▸ Work order:
Which of the lines below contain the string "else"? Copy each one.

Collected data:
——

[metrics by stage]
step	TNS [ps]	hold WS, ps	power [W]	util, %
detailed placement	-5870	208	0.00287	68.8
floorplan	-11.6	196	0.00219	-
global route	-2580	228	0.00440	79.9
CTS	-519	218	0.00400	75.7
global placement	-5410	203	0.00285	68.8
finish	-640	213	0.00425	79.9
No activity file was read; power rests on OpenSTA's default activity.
## config.mk

```make
export PLATFORM = sky130hd
export DESIGN_NAME = axi_lite_arbiter
export DESIGN_NICKNAME = d
export VERILOG_FILES = /design/src/rtl/axi_lite_arbiter.sv
export SDC_FILE = /design/constraint.sdc
export NUM_CORES = 1
export LEC_CHECK = 0
export ABC_CLOCK_PERIOD_IN_PS = 1750
export CORE_AREA = 5 5 173 175
export CTS_BUF_LIST = sky130_fd_sc_hd__clkbuf_8
export DETAILED_ROUTE_END_ITERATION = 6
export DIE_AREA = 0 0 178 180
export SYNTH_ARGS = -nofsm -noshare
export SYNTH_HDL_FRONTEND = slang
export SYNTH_SLANG_ARGS = --single-unit
```

## constraint.sdc

```tcl
create_clock -name aclk -period 1.75 [get_ports aclk]
set_clock_uncertainty 0.2 [all_clocks]
set_input_delay 0.35 -clock aclk [delete_from_list [all_inputs] [get_ports aclk]]
set_output_delay 0.35 -clock aclk [all_outputs]
set_load 0.05 [all_outputs]
```
<file path="src/rtl/alu_seq_ctrl_if.sv">
// CPU-side request/response bundle for the ALU sequencer: start/op/operands in,
// busy/done/result/flags out. Master = requester, slave = sequencer.
interface alu_seq_ctrl_if;
    logic        start;
    logic        op;
    logic [5:0]  ctrl;
    logic [15:0] a;
    logic [15:0] b;
    logic        busy;
    logic        done;
    logic [15:0] result;
    logic        zr;
    logic        ng;

    modport master (
        output start, op, ctrl, a, b,
        input  busy, done, result, zr, ng
    );

    modport slave (
        input  start, op, ctrl, a, b,
        output busy, done, result, zr, ng
    );
endinterface

</file>
<file path="src/rtl/alu_seq_ctrl.sv">
// Hack ALU sequencer: direct op (done in cycle 2) or shift-add multiply (cycle 2..34).
// No backpressure: start is taken only in IDLE/DONE, ignored while busy.
module alu (
    input  logic [15:0] x,
    input  logic [15:0] y,
    input  logic        zx,
    input  logic        nx,
    input  logic        zy,
    input  logic        ny,
    input  logic        f,
    input  logic        no,
    output logic [15:0] out,
    output logic        zr,
    output logic        ng
);
    logic [15:0] x1, y1, o1;

    always_comb begin
        x1  = zx ? 16'h0000 : x;
        x1  = nx ? ~x1 : x1;
        y1  = zy ? 16'h0000 : y;
        y1  = ny ? ~y1 : y1;
        o1  = f ? (x1 + y1) : (x1 & y1);
        out = no ? ~o1 : o1;
        zr  = (out == 16'h0000);
        ng  = out[15];
    end
endmodule

module alu_seq_ctrl #(
    parameter bit EARLY_EXIT = 1'b1
) (
    input  logic           clk,
    input  logic           reset,
    alu_seq_ctrl_if.slave  bus
);
    typedef enum logic [2:0] {IDLE, EXEC, ADD, SHIFT, DONE} state_t;

    localparam logic [5:0] CTRL_ADD = 6'b000010;

    state_t      state, state_nxt;
    logic [15:0] acc, mcand, mplier;
    logic [4:0]  iter;
    logic [5:0]  ctrl_l;
    logic [15:0] res_q;
    logic        zr_q, ng_q;

    logic [15:0] alu_x, alu_y, alu_out;
    logic [5:0]  alu_ctrl;
    logic        alu_zr, alu_ng;
    logic        mul_exit;

    assign mul_exit = ((EARLY_EXIT != 1'b0) && (mplier == 16'h0000)) || (iter == 5'd16);

    alu u_alu (
        .x   (alu_x),
        .y   (alu_y),
        .zx  (alu_ctrl[5]),
        .nx  (alu_ctrl[4]),
        .zy  (alu_ctrl[3]),
        .ny  (alu_ctrl[2]),
        .f   (alu_ctrl[1]),
        .no  (alu_ctrl[0]),
        .out (alu_out),
        .zr  (alu_zr),
        .ng  (alu_ng)
    );

    always_ff @(posedge clk) begin
        if (!reset) state <= IDLE;
        else        state <= state_nxt;
    end

    always_comb begin
        state_nxt = state;
        case (state)
            IDLE, DONE: begin
                if (bus.start) state_nxt = bus.op ? ADD : EXEC;
                else           state_nxt = IDLE;
            end
            EXEC:    state_nxt = DONE;
            ADD:     state_nxt = mul_exit ? DONE : SHIFT;
            SHIFT:   state_nxt = ADD;
            default: state_nxt = IDLE;
        endcase
    end

    // Direct ops reuse mcand/mplier as the latched x/y operands.
    always_comb begin
        alu_x    = 16'h0000;
        alu_y    = 16'h0000;
        alu_ctrl = 6'b000000;
        case (state)
            EXEC: begin
                alu_x    = mcand;
                alu_y    = mplier;
                alu_ctrl = ctrl_l;
            end
            ADD: begin
                alu_x    = acc;
                alu_y    = mcand;
                alu_ctrl = CTRL_ADD;
            end
            SHIFT: begin
                alu_x    = mcand;
                alu_y    = mcand;
                alu_ctrl = CTRL_ADD;
            end
            default: ;
        endcase
    end

    assign bus.busy   = (state == EXEC) || (state == ADD) || (state == SHIFT);
    assign bus.done   = (state == DONE);
    assign bus.result = res_q;
    assign bus.zr     = zr_q;
    assign bus.ng     = ng_q;

    always_ff @(posedge clk) begin
        if (!reset) begin
            acc    <= 16'h0000;
            mcand  <= 16'h0000;
            mplier <= 16'h0000;
            iter   <= 5'd0;
            ctrl_l <= 6'b000000;
            res_q  <= 16'h0000;
            zr_q   <= 1'b0;
            ng_q   <= 1'b0;
        end else begin
            case (state)
                IDLE, DONE: begin
                    if (bus.start) begin
                        ctrl_l <= bus.ctrl;
                        mcand  <= bus.a;
                        mplier <= bus.b;
                        acc    <= 16'h0000;
                        iter   <= 5'd0;
                    end
                end
                EXEC: begin
                    res_q <= alu_out;
                    zr_q  <= alu_zr;
                    ng_q  <= alu_ng;
                end
                ADD: begin
                    if (mul_exit) begin
                        res_q <= acc;
                        zr_q  <= (acc == 16'h0000);
                        ng_q  <= acc[15];
                    end else if (mplier[0]) begin
                        acc <= alu_out;
                    end
                end
                SHIFT: begin
                    mcand  <= alu_out;
                    mplier <= {1'b0, mplier[15:1]};
                    iter   <= iter + 5'd1;
                end
                default: ;
            endcase
        end
    end
endmodule
</file>
<file path="src/flat_wrapper.sv">
// flat-port wrapper written by rule: the top's interface ports become plain ports
module alu_seq_ctrl_flat 
#(
    parameter bit EARLY_EXIT = 1'b1
)
  (clk, reset, bus_start, bus_op, bus_ctrl, bus_a, bus_b, bus_busy, bus_done, bus_result, bus_zr, bus_ng);
  alu_seq_ctrl_if bus_i ();
  input  logic clk;
  input  logic reset;
  input wire logic [$bits(bus_i.start)-1:0] bus_start;
  input wire logic [$bits(bus_i.op)-1:0] bus_op;
  input wire logic [$bits(bus_i.ctrl)-1:0] bus_ctrl;
  input wire logic [$bits(bus_i.a)-1:0] bus_a;
  input wire logic [$bits(bus_i.b)-1:0] bus_b;
  output wire logic [$bits(bus_i.busy)-1:0] bus_busy;
  output wire logic [$bits(bus_i.done)-1:0] bus_done;
  output wire logic [$bits(bus_i.result)-1:0] bus_result;
  output wire logic [$bits(bus_i.zr)-1:0] bus_zr;
  output wire logic [$bits(bus_i.ng)-1:0] bus_ng;
  assign bus_i.start = bus_start;
  assign bus_i.op = bus_op;
  assign bus_i.ctrl = bus_ctrl;
  assign bus_i.a = bus_a;
  assign bus_i.b = bus_b;
  assign bus_busy = bus_i.busy;
  assign bus_done = bus_i.done;
  assign bus_result = bus_i.result;
  assign bus_zr = bus_i.zr;
  assign bus_ng = bus_i.ng;
  alu_seq_ctrl #(.EARLY_EXIT(EARLY_EXIT)) u_core (.clk(clk), .reset(reset), .bus(bus_i));
endmodule
</file>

——

▸ Answer to the exercise:
        else        state <= state_nxt;
                else           state_nxt = IDLE;
        end else begin
                    end else if (mplier[0]) begin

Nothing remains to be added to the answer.